The Revenue function \( R(x) \) for x clocks is the selling price per unit multiplied by x:
\( R(x) = 750x \). This is the total income from selling x clocks.
(iii) The Profit function \( P(x) \) is Revenue minus Cost: \( P(x) = R(x) - C(x) \).
\( \implies P(x) = 750x - (900000 + 300x) \)
\( \implies P(x) = 750x - 900000 - 300x \)
\( \implies P(x) = 450x - 900000 \). A positive profit value indicates successful operations.
(iv) During the first month, 1500 clocks are produced and sold. To find the profit or loss, substitute \( x = 1500 \) into the Profit function:
\( P(1500) = 450 \times 1500 - 900000 \)
\( P(1500) = 675000 - 900000 \)
\( P(1500) = -2,25,000 \).
Clearly, the company incurs a loss of Rs 2,25,000 during the first month when all 1500 clocks are sold. This is because the revenue from 1500 clocks is not enough to cover the high fixed costs yet.
(v) For the break-even point, Profit \( P(x) = 0 \).
\( 450x - 900000 = 0 \)
\( \implies 450x = 900000 \)
\( \implies x = \frac{900000}{450} \)
\( \implies x = 2000 \).
The break-even point is 2000 units.In simple words: For (i) and (ii), write the cost and revenue functions using given fixed costs, variable cost per unit, and selling price per unit. For (iii), subtract the cost function from the revenue function to get the profit function. For (iv), plug 1500 units into the profit function to see if it's a gain or loss. For (v), set the profit function to zero to find the break-even number of units.

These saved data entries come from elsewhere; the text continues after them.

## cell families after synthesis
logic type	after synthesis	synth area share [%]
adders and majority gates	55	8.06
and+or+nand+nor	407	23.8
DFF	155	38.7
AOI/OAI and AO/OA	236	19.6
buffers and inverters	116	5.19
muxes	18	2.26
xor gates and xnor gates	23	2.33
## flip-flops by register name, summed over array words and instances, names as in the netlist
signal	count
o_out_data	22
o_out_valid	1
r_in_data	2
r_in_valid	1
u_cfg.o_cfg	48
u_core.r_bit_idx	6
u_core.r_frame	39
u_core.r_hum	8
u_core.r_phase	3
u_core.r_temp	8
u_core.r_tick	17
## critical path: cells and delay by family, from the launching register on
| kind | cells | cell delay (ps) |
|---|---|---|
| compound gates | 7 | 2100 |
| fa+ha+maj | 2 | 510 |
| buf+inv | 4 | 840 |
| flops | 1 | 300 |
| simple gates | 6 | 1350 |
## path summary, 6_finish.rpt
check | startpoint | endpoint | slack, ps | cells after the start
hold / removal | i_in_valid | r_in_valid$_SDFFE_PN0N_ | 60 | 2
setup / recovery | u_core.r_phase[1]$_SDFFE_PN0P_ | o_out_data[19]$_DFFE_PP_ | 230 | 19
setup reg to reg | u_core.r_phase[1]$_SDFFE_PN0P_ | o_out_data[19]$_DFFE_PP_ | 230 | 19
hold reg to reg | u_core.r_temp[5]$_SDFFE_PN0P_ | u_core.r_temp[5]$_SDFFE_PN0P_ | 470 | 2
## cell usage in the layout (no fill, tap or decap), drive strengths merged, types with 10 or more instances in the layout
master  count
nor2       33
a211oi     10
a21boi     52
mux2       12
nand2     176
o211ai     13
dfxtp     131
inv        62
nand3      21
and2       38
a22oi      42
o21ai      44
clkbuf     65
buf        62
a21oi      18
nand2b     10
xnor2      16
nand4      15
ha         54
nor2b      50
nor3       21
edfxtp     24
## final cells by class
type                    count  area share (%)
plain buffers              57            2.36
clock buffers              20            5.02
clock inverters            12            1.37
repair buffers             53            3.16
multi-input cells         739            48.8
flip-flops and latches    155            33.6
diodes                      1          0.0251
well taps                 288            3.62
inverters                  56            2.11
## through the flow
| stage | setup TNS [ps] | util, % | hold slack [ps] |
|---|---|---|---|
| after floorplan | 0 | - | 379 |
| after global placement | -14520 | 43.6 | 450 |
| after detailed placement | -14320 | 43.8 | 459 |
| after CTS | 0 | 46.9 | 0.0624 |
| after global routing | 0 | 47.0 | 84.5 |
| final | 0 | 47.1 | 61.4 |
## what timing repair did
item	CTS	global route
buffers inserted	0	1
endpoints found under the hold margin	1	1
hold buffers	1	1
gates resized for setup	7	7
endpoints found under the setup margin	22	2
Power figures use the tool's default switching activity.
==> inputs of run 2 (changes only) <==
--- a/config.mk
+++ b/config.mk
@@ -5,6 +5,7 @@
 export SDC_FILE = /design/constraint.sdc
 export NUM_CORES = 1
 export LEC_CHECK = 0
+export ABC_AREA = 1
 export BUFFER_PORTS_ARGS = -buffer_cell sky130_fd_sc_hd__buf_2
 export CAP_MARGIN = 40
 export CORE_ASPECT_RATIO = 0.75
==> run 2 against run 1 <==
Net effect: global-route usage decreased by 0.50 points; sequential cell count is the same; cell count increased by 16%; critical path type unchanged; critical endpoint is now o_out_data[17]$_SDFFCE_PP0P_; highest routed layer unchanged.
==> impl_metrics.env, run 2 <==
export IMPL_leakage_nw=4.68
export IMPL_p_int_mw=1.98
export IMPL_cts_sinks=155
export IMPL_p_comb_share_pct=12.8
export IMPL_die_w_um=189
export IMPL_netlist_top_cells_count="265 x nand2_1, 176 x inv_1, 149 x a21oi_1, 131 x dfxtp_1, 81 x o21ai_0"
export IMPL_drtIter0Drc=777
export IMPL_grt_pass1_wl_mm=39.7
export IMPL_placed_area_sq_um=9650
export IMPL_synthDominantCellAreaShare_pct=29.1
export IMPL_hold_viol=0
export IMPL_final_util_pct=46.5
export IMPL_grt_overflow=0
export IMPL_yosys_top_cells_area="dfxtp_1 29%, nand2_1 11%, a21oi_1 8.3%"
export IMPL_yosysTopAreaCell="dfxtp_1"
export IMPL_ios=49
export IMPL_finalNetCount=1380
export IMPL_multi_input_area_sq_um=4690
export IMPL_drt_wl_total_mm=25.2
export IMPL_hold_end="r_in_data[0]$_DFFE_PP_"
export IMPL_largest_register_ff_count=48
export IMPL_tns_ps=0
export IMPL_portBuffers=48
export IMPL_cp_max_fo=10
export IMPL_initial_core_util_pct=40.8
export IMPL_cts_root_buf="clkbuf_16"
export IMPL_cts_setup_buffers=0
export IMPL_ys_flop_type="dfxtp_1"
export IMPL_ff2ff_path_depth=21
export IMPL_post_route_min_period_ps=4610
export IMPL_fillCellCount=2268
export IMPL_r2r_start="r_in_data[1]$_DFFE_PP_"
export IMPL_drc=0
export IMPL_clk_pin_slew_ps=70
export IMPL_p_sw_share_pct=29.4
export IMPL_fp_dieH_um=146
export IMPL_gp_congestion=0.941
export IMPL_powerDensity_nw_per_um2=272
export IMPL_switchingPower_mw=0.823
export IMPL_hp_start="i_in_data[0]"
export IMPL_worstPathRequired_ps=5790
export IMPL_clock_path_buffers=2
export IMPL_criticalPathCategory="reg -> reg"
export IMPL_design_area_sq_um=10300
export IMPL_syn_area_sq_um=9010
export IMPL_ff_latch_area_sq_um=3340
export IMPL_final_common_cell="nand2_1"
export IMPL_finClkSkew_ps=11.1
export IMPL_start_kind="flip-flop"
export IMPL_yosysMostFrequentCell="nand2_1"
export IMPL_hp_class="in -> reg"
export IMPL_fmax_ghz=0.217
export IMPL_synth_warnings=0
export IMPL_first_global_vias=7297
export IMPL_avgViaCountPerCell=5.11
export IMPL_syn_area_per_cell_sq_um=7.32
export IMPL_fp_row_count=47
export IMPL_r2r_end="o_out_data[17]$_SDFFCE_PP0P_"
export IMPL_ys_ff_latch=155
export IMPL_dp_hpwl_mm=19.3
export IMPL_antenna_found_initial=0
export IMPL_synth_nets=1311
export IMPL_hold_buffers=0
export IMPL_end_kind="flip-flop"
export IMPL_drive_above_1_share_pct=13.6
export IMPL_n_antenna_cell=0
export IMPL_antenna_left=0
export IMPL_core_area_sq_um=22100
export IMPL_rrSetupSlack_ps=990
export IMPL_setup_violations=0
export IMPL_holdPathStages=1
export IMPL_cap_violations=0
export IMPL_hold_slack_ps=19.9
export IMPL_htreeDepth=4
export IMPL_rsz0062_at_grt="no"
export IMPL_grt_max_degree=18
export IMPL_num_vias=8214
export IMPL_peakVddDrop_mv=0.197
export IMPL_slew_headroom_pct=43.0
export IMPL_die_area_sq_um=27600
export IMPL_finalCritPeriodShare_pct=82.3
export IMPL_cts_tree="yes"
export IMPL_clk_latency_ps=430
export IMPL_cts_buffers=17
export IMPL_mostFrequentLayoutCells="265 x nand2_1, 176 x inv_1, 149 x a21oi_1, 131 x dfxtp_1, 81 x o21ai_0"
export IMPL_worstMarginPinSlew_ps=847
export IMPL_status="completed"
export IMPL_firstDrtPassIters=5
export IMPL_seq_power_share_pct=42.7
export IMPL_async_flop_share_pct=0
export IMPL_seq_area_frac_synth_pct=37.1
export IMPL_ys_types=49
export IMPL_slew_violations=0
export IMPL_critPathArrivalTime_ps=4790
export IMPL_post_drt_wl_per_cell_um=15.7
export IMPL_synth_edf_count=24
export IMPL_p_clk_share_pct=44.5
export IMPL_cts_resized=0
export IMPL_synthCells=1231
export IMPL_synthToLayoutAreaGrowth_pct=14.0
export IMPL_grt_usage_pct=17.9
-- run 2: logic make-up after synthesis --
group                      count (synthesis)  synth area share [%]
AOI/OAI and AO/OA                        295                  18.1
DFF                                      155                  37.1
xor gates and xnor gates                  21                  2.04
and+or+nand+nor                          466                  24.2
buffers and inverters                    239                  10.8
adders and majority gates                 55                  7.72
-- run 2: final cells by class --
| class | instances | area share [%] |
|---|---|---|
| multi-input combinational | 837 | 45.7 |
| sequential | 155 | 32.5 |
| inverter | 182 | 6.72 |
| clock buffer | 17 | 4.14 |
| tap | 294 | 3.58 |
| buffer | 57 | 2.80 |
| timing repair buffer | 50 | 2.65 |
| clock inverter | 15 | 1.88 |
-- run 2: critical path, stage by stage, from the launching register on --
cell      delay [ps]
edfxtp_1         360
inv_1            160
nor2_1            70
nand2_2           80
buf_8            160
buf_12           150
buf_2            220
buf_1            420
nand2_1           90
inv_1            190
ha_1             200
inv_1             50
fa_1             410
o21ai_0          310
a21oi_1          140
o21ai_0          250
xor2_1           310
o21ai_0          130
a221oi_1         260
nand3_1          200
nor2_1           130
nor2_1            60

🎯 Exam Tip: Always convert large numbers (like 9 lakh) into numerical format (9,00,000) for accurate calculations. A negative profit value directly indicates a loss, and the amount of loss is the absolute value of that negative profit.

Question 14.The pricing policy of a company follows the demand function p = D(x), D(x) being the price per unit when x units are demanded. After studying the market trends the company determines the price function that is given by D(x) = 2000 – 4x.
If the product is to be marketed the company will incur a fixed cost of Rs 60,000 and will have to pay 600 for each unit that is produced and placed in the store. At what sales level can the company expect to recover its costs?
Answer:Given demand function \( D(x) = 2000 - 4x \). This function determines the price per unit based on the quantity demanded.
The Revenue function \( R(x) \) is the price per unit \( D(x) \) multiplied by x:
\( R(x) = D(x) \times x = (2000 - 4x)x = 2000x - 4x^2 \).
Given Total Fixed Cost (TFC) = Rs 60,000.
The cost for each unit produced and placed in the store (variable cost per unit) = Rs 600.
So, the Total Variable Cost (TVC) for x units is \( 600x \).
The Total Cost function \( C(x) \) is TFC + TVC: \( C(x) = 60000 + 600x \).
To find the sales level at which the company expects to recover its costs (break-even point), we set Revenue equal to Cost: \( R(x) = C(x) \).
\( 2000x - 4x^2 = 60000 + 600x \)
Rearrange the terms to form a quadratic equation:
\( 0 = 4x^2 + 600x - 2000x + 60000 \)
\( 0 = 4x^2 - 1400x + 60000 \)
Divide the equation by 4 to simplify:
\( x^2 - 350x + 15000 = 0 \).
This is a quadratic equation. We can solve it by factoring or using the quadratic formula.
By factoring, we look for two numbers that multiply to 15000 and add to -350 (which are -50 and -300):
\( (x - 300)(x - 50) = 0 \)
So, \( x = 300 \) or \( x = 50 \).
The company can expect to recover its costs at sales levels of 50 units or 300 units. These two points define the range where the business is profitable.In simple words: First, find the revenue function by multiplying the demand function by x. Then, find the total cost function by adding fixed costs and variable costs. To recover costs, set the revenue equal to the total cost and solve the resulting quadratic equation for x to find the two break-even points.

🎯 Exam Tip: When the demand function is linear, the revenue function will be quadratic. Be prepared to solve quadratic equations to find break-even points, which often result in two values for quantity.